-- Assignment --
In the records below, begin at the line that has "POLY : 32'd0);" and stop after the line that has "r_level + c_lvl_w'(1);"; quote those lines verbatim and nothing more.

(Data section begins)

===== src/rtl/rnd_num_gen.sv =====
`default_nettype none
// ============================================================================
// Module   : rnd_num_gen
// Brief    : Galois-LFSR random word responder with a small prefetch FIFO.
// Revision : 1.0 - initial release
// ============================================================================
module rnd_num_gen #(
  parameter logic [31:0] SEED       = 32'h0000_0001,
  parameter logic [31:0] POLY       = 32'h8020_0003,
  parameter int          FIFO_DEPTH = 4
) (
  input  logic                          clk_i,
  input  logic                          rst_i,
  input  logic                          rnd_num_req_i,
  output logic [31:0]                   rnd_num_o,
  output logic                          rnd_num_valid_o,
  output logic                          underrun_o,
  input  logic                          reseed_i,
  input  logic [31:0]                   seed_i,
  output logic [$clog2(FIFO_DEPTH):0]   fifo_level_o
);

  localparam int          c_addr_w = $clog2(FIFO_DEPTH);
  localparam int          c_lvl_w  = c_addr_w + 1;
  localparam logic [31:0] c_seed   = (SEED == 32'd0) ? 32'd1 : SEED;

  logic [31:0]         r_mem [FIFO_DEPTH];
  logic [31:0]         r_lfsr;
  logic [c_addr_w-1:0] r_wr_ptr;
  logic [c_addr_w-1:0] r_rd_ptr;
  logic [c_lvl_w-1:0]  r_level;
  logic [31:0]         r_rnd_num;
  logic                r_valid;
  logic                r_underrun;

  logic [31:0] w_lfsr_next;
  logic [31:0] w_seed;
  logic        w_empty;
  logic        w_full;
  logic        w_pop;
  logic        w_push;

  assign w_lfsr_next = {1'b0, r_lfsr[31:1]} ^ (r_lfsr[0] ? POLY : 32'd0);
  assign w_seed      = (seed_i == 32'd0) ? 32'd1 : seed_i;
  assign w_empty     = (r_level == '0);
  assign w_full      = (r_level == c_lvl_w'(FIFO_DEPTH));

  // Reseed overrides both FIFO operations; a full FIFO may still push when popped.
  assign w_pop  = rnd_num_req_i && !w_empty && !reseed_i;
  assign w_push = !reseed_i && (!w_full || w_pop);

  // Storage carries no reset: entries are only read after being written.
  always_ff @(posedge clk_i) begin
    if (w_push) begin
      r_mem[r_wr_ptr] <= r_lfsr;
    end
  end

  always_ff @(posedge clk_i or posedge rst_i) begin
    if (rst_i) begin
      r_lfsr     <= c_seed;
      r_wr_ptr   <= '0;
      r_rd_ptr   <= '0;
      r_level    <= '0;
      r_rnd_num  <= '0;
      r_valid    <= 1'b0;
      r_underrun <= 1'b0;
    end else if (reseed_i) begin
      r_lfsr     <= w_seed;
      r_wr_ptr   <= '0;
      r_rd_ptr   <= '0;
      r_level    <= '0;
      r_valid    <= 1'b0;
      r_underrun <= rnd_num_req_i;
    end else begin
      if (w_push) begin
        r_wr_ptr <= r_wr_ptr + c_addr_w'(1);
        r_lfsr   <= w_lfsr_next;
      end
      if (w_pop) begin
        r_rd_ptr  <= r_rd_ptr + c_addr_w'(1);
        r_rnd_num <= r_mem[r_rd_ptr];
      end
      r_valid    <= w_pop;
      r_underrun <= rnd_num_req_i && w_empty;
      case ({w_push, w_pop})
        2'b10:   r_level <= r_level + c_lvl_w'(1);
        2'b01:   r_level <= r_level - c_lvl_w'(1);
        default: r_level <= r_level;
      endcase
    end
  end

  assign rnd_num_o       = r_rnd_num;
  assign rnd_num_valid_o = r_valid;
  assign underrun_o      = r_underrun;
  assign fifo_level_o    = r_level;

endmodule
`default_nettype wire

(Data section ends)

-- Answer to this task --
  assign w_lfsr_next = {1'b0, r_lfsr[31:1]} ^ (r_lfsr[0] ? POLY : 32'd0);
  assign w_seed      = (seed_i == 32'd0) ? 32'd1 : seed_i;
  assign w_empty     = (r_level == '0);
  assign w_full      = (r_level == c_lvl_w'(FIFO_DEPTH));

  // Reseed overrides both FIFO operations; a full FIFO may still push when popped.
  assign w_pop  = rnd_num_req_i && !w_empty && !reseed_i;
  assign w_push = !reseed_i && (!w_full || w_pop);

  // Storage carries no reset: entries are only read after being written.
  always_ff @(posedge clk_i) begin
    if (w_push) begin
      r_mem[r_wr_ptr] <= r_lfsr;
    end
  end

  always_ff @(posedge clk_i or posedge rst_i) begin
    if (rst_i) begin
      r_lfsr     <= c_seed;
      r_wr_ptr   <= '0;
      r_rd_ptr   <= '0;
      r_level    <= '0;
      r_rnd_num  <= '0;
      r_valid    <= 1'b0;
      r_underrun <= 1'b0;
    end else if (reseed_i) begin
      r_lfsr     <= w_seed;
      r_wr_ptr   <= '0;
      r_rd_ptr   <= '0;
      r_level    <= '0;
      r_valid    <= 1'b0;
      r_underrun <= rnd_num_req_i;
    end else begin
      if (w_push) begin
        r_wr_ptr <= r_wr_ptr + c_addr_w'(1);
        r_lfsr   <= w_lfsr_next;
      end
      if (w_pop) begin
        r_rd_ptr  <= r_rd_ptr + c_addr_w'(1);
        r_rnd_num <= r_mem[r_rd_ptr];
      end
      r_valid    <= w_pop;
      r_underrun <= rnd_num_req_i && w_empty;
      case ({w_push, w_pop})
        2'b10:   r_level <= r_level + c_lvl_w'(1);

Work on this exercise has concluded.